What this task involves — Which lines run from the line containing "PLACE_DENSITY = 0.79" through the end of the records below? Reproduce them exactly, and nothing else.

Records to use —

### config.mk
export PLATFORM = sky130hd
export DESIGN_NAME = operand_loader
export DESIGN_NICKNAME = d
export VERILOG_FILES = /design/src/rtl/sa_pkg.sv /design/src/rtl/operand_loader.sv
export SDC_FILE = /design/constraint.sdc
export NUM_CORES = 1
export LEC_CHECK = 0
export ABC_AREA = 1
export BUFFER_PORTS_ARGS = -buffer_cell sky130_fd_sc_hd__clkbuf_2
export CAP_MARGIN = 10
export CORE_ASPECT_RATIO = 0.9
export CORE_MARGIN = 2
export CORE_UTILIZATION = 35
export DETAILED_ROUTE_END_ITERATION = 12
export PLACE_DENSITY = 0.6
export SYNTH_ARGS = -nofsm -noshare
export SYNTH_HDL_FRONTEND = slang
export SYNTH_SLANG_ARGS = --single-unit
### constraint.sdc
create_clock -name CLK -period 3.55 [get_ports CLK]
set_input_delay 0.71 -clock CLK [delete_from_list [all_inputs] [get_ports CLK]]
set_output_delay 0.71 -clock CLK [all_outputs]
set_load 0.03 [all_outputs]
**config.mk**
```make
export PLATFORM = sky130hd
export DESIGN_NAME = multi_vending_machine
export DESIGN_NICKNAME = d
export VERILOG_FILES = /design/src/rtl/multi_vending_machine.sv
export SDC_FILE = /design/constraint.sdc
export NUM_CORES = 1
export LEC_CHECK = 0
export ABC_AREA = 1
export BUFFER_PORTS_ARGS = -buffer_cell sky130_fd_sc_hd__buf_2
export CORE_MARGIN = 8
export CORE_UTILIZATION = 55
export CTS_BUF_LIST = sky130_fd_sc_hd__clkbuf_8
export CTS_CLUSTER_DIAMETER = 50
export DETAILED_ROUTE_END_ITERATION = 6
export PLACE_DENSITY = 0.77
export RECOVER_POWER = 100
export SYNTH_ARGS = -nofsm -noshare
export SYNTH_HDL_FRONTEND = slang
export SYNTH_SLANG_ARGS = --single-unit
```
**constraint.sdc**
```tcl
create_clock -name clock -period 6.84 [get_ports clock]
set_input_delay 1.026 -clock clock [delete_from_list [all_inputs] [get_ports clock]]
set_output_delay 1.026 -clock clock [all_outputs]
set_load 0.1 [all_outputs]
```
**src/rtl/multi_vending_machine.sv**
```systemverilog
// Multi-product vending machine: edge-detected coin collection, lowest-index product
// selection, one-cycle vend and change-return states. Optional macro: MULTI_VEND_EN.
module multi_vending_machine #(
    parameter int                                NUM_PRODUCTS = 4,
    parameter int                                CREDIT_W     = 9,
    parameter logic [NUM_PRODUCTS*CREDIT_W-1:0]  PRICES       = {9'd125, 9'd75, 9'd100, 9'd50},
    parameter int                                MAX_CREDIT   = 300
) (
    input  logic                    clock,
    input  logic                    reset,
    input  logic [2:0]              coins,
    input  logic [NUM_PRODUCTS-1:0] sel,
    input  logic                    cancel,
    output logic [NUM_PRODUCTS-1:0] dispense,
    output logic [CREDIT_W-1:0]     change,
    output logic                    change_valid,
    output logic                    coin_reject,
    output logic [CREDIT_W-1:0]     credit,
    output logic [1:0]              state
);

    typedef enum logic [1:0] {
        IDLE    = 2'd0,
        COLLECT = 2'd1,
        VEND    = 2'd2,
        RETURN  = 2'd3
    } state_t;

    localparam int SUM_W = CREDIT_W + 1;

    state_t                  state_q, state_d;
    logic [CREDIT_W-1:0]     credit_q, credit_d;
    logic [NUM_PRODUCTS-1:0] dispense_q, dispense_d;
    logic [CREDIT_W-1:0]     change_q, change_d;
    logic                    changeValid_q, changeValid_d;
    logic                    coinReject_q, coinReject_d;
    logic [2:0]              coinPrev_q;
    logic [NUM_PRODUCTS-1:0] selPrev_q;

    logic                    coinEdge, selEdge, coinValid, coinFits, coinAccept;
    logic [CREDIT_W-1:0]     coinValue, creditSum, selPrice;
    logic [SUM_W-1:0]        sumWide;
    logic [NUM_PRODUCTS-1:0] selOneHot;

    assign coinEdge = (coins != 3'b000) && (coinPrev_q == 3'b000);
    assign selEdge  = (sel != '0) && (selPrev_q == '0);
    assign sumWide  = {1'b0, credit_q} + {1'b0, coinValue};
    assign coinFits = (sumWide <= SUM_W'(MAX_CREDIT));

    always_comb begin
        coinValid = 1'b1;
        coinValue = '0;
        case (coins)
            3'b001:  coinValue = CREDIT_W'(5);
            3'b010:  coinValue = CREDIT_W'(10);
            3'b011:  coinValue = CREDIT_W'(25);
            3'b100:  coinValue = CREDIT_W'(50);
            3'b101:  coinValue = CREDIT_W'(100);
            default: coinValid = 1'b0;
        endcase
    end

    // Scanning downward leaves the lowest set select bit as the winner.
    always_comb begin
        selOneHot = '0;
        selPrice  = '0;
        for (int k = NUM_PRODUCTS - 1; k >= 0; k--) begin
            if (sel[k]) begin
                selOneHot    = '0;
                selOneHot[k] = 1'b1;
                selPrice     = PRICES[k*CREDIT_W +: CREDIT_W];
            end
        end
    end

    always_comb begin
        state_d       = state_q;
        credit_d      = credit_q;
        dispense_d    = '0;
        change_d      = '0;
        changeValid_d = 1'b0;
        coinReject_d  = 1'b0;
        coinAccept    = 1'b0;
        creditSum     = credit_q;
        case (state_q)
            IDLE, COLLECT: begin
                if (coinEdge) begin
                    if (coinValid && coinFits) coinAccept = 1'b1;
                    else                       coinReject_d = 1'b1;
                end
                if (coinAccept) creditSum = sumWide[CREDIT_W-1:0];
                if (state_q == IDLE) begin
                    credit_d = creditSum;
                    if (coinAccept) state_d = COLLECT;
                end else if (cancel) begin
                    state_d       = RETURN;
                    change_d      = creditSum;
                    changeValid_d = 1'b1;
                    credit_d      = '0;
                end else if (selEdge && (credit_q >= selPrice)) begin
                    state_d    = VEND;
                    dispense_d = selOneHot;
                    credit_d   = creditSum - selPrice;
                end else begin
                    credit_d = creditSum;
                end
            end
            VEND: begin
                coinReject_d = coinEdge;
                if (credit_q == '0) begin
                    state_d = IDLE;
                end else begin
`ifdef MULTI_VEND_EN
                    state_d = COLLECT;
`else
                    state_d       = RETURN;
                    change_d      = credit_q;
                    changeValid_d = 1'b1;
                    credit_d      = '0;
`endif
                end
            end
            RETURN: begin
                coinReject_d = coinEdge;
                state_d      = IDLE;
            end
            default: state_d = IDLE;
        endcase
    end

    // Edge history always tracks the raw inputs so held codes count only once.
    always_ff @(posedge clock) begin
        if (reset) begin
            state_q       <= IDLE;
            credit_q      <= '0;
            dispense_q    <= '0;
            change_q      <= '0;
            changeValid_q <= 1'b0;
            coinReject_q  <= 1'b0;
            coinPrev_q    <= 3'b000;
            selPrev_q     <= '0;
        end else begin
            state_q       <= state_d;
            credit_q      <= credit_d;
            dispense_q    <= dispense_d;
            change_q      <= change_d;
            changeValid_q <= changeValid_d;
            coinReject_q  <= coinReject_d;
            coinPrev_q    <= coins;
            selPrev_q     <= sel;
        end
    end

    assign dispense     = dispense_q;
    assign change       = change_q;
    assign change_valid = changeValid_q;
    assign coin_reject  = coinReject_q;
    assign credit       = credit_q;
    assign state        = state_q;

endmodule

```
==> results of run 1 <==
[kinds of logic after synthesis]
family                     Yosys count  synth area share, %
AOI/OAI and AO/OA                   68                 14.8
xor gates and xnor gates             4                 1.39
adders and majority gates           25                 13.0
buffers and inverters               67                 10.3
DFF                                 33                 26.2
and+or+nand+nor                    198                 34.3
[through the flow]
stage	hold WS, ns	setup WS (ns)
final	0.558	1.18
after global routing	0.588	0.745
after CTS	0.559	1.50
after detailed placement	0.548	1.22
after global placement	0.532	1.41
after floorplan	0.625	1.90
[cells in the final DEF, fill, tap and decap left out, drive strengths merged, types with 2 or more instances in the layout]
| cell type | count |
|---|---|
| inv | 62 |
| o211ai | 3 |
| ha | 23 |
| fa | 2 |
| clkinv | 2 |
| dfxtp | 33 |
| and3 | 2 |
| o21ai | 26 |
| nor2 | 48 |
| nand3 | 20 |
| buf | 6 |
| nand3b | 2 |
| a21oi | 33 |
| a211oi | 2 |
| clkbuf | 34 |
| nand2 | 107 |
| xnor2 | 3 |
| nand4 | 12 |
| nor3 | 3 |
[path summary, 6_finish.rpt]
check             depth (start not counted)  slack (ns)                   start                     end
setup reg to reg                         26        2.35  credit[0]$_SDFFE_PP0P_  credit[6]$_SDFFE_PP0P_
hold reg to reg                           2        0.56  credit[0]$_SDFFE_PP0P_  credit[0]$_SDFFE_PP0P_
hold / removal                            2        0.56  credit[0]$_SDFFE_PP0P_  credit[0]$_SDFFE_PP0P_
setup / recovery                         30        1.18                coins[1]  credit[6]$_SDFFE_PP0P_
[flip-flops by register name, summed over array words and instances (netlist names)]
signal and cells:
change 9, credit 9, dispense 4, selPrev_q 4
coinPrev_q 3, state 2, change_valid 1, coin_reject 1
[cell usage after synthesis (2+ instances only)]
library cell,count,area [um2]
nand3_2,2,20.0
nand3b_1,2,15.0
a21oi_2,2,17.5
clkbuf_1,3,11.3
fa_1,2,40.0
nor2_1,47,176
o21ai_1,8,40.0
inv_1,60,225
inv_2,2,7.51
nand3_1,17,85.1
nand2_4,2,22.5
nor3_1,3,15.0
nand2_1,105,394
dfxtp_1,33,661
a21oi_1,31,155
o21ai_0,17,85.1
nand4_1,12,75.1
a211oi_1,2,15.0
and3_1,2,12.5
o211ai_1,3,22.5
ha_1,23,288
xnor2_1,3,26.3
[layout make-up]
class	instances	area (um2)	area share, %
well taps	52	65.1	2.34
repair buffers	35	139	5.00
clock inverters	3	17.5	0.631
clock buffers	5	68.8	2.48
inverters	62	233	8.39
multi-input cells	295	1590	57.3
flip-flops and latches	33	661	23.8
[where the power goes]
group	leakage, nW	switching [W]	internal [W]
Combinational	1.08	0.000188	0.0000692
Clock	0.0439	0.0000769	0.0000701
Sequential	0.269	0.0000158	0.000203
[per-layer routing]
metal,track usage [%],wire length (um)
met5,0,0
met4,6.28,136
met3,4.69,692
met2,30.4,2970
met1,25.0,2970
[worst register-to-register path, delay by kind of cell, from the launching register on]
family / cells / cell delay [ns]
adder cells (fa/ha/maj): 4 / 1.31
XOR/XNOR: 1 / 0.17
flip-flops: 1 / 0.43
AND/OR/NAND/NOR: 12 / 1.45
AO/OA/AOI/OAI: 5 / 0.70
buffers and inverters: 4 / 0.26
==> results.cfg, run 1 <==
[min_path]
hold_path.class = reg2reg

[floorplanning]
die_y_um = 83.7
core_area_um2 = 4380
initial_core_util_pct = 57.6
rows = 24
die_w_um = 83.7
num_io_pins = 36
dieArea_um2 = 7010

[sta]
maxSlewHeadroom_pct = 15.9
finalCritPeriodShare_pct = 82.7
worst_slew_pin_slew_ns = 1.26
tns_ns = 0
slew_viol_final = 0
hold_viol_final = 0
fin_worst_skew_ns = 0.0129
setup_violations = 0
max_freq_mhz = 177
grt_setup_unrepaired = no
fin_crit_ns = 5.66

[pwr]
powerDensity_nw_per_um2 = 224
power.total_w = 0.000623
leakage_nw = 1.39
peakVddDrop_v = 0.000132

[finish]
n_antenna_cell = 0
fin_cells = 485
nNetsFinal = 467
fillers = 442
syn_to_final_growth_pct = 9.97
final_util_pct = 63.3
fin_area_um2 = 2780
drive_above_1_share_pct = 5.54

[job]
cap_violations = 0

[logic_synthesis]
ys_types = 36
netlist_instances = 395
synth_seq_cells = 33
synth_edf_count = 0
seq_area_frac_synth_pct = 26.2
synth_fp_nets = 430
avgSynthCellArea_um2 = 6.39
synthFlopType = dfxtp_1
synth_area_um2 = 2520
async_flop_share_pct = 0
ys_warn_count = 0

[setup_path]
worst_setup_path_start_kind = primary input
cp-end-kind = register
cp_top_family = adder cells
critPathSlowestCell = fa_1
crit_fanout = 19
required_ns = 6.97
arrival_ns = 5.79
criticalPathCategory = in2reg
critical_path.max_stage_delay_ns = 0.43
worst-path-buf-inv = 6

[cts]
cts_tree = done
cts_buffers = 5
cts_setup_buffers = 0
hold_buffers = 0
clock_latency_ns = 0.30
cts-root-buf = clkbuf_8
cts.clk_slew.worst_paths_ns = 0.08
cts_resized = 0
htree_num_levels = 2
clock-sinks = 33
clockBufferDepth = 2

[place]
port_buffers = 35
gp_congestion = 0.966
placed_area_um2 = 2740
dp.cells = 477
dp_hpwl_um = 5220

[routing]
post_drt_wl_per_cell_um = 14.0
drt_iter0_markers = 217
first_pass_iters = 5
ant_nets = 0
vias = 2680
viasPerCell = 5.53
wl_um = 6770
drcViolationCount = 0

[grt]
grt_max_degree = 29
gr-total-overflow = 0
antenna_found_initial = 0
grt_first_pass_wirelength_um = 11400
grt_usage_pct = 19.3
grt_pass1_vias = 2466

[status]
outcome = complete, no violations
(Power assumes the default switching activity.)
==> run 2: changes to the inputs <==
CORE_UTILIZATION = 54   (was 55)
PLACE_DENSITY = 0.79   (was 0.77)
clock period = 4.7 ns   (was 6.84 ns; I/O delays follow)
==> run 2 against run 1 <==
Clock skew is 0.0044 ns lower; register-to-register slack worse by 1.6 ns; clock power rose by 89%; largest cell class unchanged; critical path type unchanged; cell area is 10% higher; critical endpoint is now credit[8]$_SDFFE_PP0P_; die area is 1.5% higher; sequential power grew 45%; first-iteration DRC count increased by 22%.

Result of this exercise —
PLACE_DENSITY = 0.79   (was 0.77)
clock period = 4.7 ns   (was 6.84 ns; I/O delays follow)
==> run 2 against run 1 <==
Clock skew is 0.0044 ns lower; register-to-register slack worse by 1.6 ns; clock power rose by 89%; largest cell class unchanged; critical path type unchanged; cell area is 10% higher; critical endpoint is now credit[8]$_SDFFE_PP0P_; die area is 1.5% higher; sequential power grew 45%; first-iteration DRC count increased by 22%.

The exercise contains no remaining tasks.